- YOUR TASK -
For every line in the material below that holds "running", report the line.
DATA SHOWN Start Marker
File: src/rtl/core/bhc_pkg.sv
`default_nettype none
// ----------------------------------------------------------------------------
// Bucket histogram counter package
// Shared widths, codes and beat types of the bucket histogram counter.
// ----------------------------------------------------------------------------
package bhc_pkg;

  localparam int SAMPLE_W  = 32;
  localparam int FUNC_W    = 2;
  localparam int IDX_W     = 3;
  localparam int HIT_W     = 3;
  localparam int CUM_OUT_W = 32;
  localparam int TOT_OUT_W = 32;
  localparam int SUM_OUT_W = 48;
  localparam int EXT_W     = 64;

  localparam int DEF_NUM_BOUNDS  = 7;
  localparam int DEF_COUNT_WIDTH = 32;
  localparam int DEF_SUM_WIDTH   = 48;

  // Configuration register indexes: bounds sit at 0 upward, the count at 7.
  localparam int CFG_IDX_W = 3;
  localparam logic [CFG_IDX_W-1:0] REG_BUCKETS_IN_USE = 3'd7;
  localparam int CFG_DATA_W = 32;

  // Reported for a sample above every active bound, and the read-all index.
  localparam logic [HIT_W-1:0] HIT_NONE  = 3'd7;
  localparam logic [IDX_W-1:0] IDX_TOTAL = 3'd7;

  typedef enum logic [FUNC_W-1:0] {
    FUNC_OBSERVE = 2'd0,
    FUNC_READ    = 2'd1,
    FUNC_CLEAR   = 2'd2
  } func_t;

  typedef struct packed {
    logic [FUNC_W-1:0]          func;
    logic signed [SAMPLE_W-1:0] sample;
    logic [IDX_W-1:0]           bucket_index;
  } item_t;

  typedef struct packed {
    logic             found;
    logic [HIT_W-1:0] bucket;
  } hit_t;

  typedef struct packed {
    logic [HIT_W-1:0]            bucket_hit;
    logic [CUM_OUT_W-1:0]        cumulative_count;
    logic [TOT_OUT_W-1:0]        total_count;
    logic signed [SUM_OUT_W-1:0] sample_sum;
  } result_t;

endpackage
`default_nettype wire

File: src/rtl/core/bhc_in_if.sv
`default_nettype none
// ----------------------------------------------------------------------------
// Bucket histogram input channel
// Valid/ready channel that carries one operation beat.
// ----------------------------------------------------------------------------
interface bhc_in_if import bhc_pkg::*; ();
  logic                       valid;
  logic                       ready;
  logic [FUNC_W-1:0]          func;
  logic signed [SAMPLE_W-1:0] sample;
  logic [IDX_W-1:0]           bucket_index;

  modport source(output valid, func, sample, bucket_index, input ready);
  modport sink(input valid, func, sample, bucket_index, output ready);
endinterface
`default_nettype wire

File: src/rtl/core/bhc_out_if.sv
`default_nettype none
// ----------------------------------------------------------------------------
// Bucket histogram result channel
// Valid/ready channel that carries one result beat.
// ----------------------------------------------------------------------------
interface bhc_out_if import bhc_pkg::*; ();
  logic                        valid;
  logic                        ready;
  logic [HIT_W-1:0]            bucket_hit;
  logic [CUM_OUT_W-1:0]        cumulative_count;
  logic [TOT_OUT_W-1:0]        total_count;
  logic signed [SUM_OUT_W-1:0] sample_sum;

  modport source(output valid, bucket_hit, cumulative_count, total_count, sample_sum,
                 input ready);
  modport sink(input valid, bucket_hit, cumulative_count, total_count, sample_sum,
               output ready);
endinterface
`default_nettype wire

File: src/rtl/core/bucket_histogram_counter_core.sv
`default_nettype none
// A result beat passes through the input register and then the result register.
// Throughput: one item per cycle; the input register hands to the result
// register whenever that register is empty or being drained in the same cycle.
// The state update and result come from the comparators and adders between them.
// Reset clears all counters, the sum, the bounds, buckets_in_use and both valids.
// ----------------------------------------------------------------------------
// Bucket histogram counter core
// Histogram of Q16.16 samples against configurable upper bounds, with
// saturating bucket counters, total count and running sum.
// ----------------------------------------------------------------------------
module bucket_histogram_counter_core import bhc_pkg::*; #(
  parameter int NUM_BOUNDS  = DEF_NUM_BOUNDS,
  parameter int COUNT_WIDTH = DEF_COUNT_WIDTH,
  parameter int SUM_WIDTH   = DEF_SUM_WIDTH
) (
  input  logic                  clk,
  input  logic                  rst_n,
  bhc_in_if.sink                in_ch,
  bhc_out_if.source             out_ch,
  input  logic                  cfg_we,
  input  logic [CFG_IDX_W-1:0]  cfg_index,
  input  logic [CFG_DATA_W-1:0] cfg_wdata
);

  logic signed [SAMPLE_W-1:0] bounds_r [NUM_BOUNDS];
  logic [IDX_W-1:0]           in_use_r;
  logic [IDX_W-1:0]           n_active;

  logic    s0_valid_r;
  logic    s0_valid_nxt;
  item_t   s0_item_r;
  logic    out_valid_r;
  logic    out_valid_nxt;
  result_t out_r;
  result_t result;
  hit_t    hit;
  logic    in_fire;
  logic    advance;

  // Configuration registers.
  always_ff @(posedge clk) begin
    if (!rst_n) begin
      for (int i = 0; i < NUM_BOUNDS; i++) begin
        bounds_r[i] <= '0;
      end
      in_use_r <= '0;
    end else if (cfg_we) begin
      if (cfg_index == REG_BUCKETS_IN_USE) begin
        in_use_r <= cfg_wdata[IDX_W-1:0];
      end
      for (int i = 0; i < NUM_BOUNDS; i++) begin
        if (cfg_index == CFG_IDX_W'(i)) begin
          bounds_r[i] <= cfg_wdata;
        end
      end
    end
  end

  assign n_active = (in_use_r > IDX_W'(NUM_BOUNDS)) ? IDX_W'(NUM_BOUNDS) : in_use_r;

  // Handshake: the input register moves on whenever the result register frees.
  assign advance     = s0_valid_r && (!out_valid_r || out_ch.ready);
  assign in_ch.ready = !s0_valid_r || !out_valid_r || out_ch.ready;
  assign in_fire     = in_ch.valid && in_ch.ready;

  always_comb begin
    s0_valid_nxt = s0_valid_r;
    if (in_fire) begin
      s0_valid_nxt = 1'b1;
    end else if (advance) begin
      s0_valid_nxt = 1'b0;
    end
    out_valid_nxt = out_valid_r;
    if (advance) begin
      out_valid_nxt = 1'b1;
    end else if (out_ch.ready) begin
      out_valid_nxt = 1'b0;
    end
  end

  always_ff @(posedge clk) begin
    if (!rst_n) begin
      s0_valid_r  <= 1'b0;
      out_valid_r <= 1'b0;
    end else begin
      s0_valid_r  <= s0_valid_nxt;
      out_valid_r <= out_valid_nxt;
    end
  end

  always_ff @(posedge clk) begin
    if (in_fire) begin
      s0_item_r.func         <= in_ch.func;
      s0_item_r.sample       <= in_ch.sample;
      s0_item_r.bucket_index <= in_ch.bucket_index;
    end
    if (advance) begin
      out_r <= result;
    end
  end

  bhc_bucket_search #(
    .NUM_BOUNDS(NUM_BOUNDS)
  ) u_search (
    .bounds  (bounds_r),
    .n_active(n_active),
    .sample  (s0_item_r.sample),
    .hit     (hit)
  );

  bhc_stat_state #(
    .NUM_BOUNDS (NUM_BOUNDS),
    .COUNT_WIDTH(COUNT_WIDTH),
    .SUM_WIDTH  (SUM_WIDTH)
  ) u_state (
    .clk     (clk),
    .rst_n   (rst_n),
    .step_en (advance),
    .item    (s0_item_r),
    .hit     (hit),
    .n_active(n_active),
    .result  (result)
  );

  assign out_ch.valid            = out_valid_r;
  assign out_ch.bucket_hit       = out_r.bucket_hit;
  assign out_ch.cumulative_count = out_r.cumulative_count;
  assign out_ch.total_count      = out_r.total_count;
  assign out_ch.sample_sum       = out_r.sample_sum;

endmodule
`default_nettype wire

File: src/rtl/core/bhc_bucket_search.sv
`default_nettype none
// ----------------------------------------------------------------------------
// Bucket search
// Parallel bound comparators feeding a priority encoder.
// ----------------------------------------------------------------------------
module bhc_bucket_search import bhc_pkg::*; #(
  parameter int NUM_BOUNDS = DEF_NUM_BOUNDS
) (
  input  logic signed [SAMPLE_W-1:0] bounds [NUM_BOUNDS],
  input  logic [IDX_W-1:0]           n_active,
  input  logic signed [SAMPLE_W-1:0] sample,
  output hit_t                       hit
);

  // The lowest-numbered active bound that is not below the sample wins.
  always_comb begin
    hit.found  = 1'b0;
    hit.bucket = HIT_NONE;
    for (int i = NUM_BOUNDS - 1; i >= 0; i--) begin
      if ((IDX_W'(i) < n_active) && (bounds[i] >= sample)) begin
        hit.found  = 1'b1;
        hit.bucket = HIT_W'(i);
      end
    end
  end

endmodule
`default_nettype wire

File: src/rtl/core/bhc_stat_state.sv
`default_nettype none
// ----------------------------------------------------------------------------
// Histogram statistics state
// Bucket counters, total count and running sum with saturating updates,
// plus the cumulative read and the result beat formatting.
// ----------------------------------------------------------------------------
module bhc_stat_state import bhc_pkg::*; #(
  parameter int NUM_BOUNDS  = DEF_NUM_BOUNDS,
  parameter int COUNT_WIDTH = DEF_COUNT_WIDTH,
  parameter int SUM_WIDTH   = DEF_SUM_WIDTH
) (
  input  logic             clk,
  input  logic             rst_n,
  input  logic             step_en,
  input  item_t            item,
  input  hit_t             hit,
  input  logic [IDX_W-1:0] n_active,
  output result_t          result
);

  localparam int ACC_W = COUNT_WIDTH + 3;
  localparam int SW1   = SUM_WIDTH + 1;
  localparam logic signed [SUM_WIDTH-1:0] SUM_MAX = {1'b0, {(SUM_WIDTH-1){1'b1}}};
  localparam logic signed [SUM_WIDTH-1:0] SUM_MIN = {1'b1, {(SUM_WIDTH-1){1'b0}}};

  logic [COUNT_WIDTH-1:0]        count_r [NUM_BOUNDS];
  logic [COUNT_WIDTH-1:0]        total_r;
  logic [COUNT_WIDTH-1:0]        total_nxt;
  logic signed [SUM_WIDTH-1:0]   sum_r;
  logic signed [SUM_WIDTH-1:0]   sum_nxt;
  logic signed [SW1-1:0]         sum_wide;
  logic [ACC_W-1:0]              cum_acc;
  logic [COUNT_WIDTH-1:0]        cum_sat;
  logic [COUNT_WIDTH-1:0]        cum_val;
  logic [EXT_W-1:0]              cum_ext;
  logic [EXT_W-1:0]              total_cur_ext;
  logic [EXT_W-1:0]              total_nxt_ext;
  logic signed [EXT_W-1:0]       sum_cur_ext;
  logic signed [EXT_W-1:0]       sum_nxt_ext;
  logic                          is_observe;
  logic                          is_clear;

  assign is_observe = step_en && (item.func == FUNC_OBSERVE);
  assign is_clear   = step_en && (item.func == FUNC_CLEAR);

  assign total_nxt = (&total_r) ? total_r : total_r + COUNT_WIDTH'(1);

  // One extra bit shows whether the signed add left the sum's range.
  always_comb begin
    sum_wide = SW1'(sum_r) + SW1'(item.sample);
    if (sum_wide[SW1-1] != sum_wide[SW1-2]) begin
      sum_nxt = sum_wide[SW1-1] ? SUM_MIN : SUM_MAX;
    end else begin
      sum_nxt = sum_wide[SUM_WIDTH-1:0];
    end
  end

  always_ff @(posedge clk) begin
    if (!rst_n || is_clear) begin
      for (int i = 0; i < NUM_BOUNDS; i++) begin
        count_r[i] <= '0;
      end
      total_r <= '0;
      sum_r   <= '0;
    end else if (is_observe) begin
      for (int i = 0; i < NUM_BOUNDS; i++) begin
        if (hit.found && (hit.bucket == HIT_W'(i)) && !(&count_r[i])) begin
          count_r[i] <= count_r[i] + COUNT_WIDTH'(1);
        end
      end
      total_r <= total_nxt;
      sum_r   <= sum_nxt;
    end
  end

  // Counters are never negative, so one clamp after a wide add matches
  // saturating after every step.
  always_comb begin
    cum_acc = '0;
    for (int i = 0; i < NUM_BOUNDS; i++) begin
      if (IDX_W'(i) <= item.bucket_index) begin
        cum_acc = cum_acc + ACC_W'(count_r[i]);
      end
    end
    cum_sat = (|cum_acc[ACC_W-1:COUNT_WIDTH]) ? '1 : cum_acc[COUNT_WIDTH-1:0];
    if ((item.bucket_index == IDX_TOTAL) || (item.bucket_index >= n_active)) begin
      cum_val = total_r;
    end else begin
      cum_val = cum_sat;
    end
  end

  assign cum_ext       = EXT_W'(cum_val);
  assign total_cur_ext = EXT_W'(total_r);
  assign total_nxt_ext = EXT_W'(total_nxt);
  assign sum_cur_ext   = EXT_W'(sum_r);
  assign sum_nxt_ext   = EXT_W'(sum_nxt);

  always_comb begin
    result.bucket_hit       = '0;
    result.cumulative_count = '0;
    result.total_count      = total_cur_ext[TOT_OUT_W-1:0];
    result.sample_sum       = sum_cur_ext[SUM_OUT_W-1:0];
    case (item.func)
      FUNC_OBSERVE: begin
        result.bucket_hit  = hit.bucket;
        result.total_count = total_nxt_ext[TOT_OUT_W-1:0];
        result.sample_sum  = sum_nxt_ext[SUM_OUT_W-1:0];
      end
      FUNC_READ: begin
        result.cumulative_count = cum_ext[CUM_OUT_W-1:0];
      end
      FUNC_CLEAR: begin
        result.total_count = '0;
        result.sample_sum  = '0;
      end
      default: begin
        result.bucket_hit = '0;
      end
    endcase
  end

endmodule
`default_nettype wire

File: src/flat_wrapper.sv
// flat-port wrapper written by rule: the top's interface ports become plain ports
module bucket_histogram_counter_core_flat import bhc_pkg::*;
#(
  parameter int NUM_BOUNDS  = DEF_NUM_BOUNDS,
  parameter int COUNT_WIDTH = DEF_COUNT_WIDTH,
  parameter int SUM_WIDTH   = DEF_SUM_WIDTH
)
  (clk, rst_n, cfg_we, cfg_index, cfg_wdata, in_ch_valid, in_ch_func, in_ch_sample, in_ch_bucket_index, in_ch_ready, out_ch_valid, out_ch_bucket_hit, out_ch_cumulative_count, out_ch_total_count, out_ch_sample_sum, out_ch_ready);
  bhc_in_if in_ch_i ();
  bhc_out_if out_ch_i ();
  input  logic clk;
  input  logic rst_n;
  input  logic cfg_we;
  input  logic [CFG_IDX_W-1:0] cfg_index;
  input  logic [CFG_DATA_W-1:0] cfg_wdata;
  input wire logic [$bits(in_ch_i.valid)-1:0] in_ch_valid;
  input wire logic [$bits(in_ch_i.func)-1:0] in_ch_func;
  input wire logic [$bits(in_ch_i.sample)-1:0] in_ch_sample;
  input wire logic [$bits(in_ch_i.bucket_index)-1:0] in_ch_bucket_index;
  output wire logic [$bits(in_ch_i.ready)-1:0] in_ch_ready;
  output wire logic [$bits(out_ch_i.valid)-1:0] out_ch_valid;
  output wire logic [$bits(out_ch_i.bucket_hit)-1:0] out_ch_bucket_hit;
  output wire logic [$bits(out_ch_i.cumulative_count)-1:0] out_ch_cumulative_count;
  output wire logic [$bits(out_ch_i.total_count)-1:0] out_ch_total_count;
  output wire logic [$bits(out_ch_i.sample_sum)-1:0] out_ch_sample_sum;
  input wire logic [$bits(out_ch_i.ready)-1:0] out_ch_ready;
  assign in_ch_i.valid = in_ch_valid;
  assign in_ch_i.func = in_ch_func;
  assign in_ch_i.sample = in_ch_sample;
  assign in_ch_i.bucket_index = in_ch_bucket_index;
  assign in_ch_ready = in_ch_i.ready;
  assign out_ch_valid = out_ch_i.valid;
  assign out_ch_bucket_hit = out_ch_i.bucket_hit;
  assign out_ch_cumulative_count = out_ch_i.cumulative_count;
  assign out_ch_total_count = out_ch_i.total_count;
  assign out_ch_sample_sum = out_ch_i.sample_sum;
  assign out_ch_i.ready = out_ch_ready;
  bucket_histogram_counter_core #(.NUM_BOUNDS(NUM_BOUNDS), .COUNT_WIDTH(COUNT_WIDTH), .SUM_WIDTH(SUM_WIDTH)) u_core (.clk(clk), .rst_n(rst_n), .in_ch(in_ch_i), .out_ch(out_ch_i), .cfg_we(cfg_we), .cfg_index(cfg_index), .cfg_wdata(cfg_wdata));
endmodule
DATA SHOWN End Marker
- TASK OUTPUT -
// saturating bucket counters, total count and running sum.
// Bucket counters, total count and running sum with saturating updates,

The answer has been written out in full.